● **To do**
What appears from the first line of the data below through the line containing "PAR_CIN * DATA_W;", both included, should be copied exactly, and nothing else.

Stored items
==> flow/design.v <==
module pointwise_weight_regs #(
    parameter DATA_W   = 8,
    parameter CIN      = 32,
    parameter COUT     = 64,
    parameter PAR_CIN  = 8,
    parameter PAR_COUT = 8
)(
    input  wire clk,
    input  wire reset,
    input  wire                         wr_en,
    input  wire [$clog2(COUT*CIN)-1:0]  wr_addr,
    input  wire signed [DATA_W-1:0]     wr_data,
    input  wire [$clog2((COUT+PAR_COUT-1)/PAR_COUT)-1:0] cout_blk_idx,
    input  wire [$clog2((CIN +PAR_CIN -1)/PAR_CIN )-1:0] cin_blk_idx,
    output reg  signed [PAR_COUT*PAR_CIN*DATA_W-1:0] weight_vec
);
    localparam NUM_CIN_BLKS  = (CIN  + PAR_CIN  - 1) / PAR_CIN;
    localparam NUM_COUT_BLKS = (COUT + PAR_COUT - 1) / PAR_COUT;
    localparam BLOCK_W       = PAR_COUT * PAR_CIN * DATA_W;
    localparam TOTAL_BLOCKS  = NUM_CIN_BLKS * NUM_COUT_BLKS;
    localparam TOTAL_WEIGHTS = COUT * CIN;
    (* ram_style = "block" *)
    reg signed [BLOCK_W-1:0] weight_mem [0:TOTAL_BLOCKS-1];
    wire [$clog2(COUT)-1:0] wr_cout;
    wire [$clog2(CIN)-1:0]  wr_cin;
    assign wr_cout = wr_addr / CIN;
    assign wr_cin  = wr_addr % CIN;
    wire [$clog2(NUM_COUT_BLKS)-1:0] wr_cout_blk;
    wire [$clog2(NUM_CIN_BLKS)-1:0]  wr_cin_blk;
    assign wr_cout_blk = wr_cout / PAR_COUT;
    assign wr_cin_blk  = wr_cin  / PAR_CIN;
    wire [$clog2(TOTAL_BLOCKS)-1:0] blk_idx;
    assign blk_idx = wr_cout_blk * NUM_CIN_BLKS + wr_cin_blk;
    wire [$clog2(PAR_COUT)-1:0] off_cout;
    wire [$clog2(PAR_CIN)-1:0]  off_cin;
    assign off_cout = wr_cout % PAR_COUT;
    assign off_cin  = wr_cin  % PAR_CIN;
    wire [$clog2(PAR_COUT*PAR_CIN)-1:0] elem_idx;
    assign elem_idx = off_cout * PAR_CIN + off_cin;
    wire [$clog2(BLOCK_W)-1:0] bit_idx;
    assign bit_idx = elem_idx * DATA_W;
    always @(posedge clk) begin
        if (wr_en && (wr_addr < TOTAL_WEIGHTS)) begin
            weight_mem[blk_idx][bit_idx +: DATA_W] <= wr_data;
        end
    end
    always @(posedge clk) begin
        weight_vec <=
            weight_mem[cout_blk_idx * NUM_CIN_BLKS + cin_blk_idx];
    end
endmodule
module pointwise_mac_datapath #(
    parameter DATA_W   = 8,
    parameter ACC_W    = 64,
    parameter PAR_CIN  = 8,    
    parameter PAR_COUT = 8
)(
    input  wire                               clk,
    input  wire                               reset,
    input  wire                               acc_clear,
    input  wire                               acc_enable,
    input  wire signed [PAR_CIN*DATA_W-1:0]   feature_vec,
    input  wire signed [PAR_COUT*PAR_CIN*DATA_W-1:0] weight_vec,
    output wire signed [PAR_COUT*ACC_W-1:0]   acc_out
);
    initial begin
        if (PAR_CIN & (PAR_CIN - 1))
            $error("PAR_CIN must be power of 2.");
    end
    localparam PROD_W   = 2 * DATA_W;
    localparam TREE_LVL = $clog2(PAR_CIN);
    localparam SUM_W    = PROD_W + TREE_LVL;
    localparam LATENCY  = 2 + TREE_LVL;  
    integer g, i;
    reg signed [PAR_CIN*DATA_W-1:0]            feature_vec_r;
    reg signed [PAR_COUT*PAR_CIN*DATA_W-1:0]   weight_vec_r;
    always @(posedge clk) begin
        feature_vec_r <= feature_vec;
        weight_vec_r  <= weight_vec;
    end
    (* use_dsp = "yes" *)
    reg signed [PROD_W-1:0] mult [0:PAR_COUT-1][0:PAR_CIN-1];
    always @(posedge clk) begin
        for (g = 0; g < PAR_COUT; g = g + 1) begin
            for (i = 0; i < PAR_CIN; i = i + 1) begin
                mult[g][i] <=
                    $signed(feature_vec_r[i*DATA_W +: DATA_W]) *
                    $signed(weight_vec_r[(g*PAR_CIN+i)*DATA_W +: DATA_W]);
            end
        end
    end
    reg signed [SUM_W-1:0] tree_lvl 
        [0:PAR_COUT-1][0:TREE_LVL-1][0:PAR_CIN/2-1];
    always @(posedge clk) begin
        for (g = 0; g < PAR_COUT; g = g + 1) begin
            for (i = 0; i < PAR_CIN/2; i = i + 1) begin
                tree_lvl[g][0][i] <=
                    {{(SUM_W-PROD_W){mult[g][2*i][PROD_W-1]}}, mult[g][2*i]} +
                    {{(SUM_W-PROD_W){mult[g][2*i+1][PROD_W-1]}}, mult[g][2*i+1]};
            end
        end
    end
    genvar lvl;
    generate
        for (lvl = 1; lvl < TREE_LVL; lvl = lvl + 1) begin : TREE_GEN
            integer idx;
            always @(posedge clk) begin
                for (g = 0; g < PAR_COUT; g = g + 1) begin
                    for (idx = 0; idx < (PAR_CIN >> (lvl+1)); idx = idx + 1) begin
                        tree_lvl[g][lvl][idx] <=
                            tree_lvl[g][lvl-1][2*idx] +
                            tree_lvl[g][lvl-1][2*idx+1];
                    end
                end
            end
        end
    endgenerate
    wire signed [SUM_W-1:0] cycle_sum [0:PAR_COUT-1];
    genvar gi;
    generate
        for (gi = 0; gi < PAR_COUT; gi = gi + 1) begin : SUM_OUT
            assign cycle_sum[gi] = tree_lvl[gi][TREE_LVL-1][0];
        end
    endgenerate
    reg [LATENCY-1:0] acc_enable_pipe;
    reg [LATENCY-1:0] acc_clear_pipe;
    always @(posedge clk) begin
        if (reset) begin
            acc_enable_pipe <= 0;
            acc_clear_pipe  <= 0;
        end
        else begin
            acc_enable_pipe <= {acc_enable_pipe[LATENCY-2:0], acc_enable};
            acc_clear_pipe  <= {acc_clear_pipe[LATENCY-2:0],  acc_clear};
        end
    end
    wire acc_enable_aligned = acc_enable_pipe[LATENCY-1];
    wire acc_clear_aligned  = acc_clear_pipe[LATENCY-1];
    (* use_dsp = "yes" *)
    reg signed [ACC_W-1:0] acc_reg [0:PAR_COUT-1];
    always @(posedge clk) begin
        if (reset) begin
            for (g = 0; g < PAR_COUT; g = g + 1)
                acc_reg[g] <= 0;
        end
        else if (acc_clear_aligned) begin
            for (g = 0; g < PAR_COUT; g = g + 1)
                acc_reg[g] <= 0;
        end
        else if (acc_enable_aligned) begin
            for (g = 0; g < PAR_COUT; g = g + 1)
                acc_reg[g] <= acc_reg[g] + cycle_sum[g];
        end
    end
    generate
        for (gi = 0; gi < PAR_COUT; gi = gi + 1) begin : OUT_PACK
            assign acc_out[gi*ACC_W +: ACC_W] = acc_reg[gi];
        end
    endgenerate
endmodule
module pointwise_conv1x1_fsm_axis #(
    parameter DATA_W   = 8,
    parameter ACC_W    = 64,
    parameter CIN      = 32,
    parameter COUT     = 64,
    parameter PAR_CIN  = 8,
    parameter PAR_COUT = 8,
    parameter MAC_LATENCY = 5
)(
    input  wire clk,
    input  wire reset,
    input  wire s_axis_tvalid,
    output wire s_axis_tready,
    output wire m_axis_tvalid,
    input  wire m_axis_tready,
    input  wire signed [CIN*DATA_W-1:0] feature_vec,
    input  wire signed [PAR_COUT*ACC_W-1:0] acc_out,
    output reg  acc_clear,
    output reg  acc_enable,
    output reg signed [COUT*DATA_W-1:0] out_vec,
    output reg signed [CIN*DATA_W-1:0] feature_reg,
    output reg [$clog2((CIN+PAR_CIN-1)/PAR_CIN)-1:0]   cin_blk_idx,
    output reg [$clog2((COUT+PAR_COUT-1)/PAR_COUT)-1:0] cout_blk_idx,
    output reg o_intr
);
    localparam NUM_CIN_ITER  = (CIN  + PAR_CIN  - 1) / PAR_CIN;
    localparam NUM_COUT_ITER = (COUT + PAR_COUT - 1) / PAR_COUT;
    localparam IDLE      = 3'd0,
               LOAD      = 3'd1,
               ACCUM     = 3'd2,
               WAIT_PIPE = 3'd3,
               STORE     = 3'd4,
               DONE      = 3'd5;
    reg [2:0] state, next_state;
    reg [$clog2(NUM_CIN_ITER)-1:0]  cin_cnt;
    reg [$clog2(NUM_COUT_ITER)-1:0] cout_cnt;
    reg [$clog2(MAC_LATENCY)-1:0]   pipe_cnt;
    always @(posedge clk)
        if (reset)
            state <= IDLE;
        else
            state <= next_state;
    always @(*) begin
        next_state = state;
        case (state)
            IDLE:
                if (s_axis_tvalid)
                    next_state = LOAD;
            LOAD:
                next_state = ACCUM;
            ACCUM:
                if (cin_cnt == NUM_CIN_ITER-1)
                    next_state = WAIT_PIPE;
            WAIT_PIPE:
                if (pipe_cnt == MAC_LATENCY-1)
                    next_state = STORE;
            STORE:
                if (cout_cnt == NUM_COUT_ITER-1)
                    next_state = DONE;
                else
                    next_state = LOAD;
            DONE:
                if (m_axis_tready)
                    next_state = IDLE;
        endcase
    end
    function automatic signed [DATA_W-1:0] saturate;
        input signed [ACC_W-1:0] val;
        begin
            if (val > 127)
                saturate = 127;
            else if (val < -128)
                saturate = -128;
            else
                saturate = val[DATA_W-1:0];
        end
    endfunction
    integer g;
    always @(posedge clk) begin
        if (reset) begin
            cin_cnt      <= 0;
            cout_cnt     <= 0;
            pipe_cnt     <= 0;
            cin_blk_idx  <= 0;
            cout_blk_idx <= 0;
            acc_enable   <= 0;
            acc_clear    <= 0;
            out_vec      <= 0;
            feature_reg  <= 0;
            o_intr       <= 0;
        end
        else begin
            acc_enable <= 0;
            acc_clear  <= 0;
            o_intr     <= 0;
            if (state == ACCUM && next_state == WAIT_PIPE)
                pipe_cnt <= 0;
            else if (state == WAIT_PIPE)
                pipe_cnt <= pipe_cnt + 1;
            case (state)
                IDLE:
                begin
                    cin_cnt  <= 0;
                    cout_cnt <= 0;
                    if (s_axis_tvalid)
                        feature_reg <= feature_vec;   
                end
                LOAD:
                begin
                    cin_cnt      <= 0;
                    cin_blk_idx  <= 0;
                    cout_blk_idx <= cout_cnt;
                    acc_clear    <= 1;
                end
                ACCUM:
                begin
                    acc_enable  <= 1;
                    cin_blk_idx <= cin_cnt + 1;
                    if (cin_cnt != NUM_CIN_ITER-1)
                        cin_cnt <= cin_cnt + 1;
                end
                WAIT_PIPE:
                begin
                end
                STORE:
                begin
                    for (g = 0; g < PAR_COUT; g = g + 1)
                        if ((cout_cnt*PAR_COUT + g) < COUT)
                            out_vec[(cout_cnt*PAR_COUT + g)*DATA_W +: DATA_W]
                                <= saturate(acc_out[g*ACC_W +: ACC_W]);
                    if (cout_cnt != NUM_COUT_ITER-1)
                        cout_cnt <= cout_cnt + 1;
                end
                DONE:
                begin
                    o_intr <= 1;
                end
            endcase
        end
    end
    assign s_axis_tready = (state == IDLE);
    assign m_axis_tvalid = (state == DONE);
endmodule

● **Task response**
==> flow/design.v <==
module pointwise_weight_regs #(
    parameter DATA_W   = 8,
    parameter CIN      = 32,
    parameter COUT     = 64,
    parameter PAR_CIN  = 8,
    parameter PAR_COUT = 8
)(
    input  wire clk,
    input  wire reset,
    input  wire                         wr_en,
    input  wire [$clog2(COUT*CIN)-1:0]  wr_addr,
    input  wire signed [DATA_W-1:0]     wr_data,
    input  wire [$clog2((COUT+PAR_COUT-1)/PAR_COUT)-1:0] cout_blk_idx,
    input  wire [$clog2((CIN +PAR_CIN -1)/PAR_CIN )-1:0] cin_blk_idx,
    output reg  signed [PAR_COUT*PAR_CIN*DATA_W-1:0] weight_vec
);
    localparam NUM_CIN_BLKS  = (CIN  + PAR_CIN  - 1) / PAR_CIN;
    localparam NUM_COUT_BLKS = (COUT + PAR_COUT - 1) / PAR_COUT;
    localparam BLOCK_W       = PAR_COUT * PAR_CIN * DATA_W;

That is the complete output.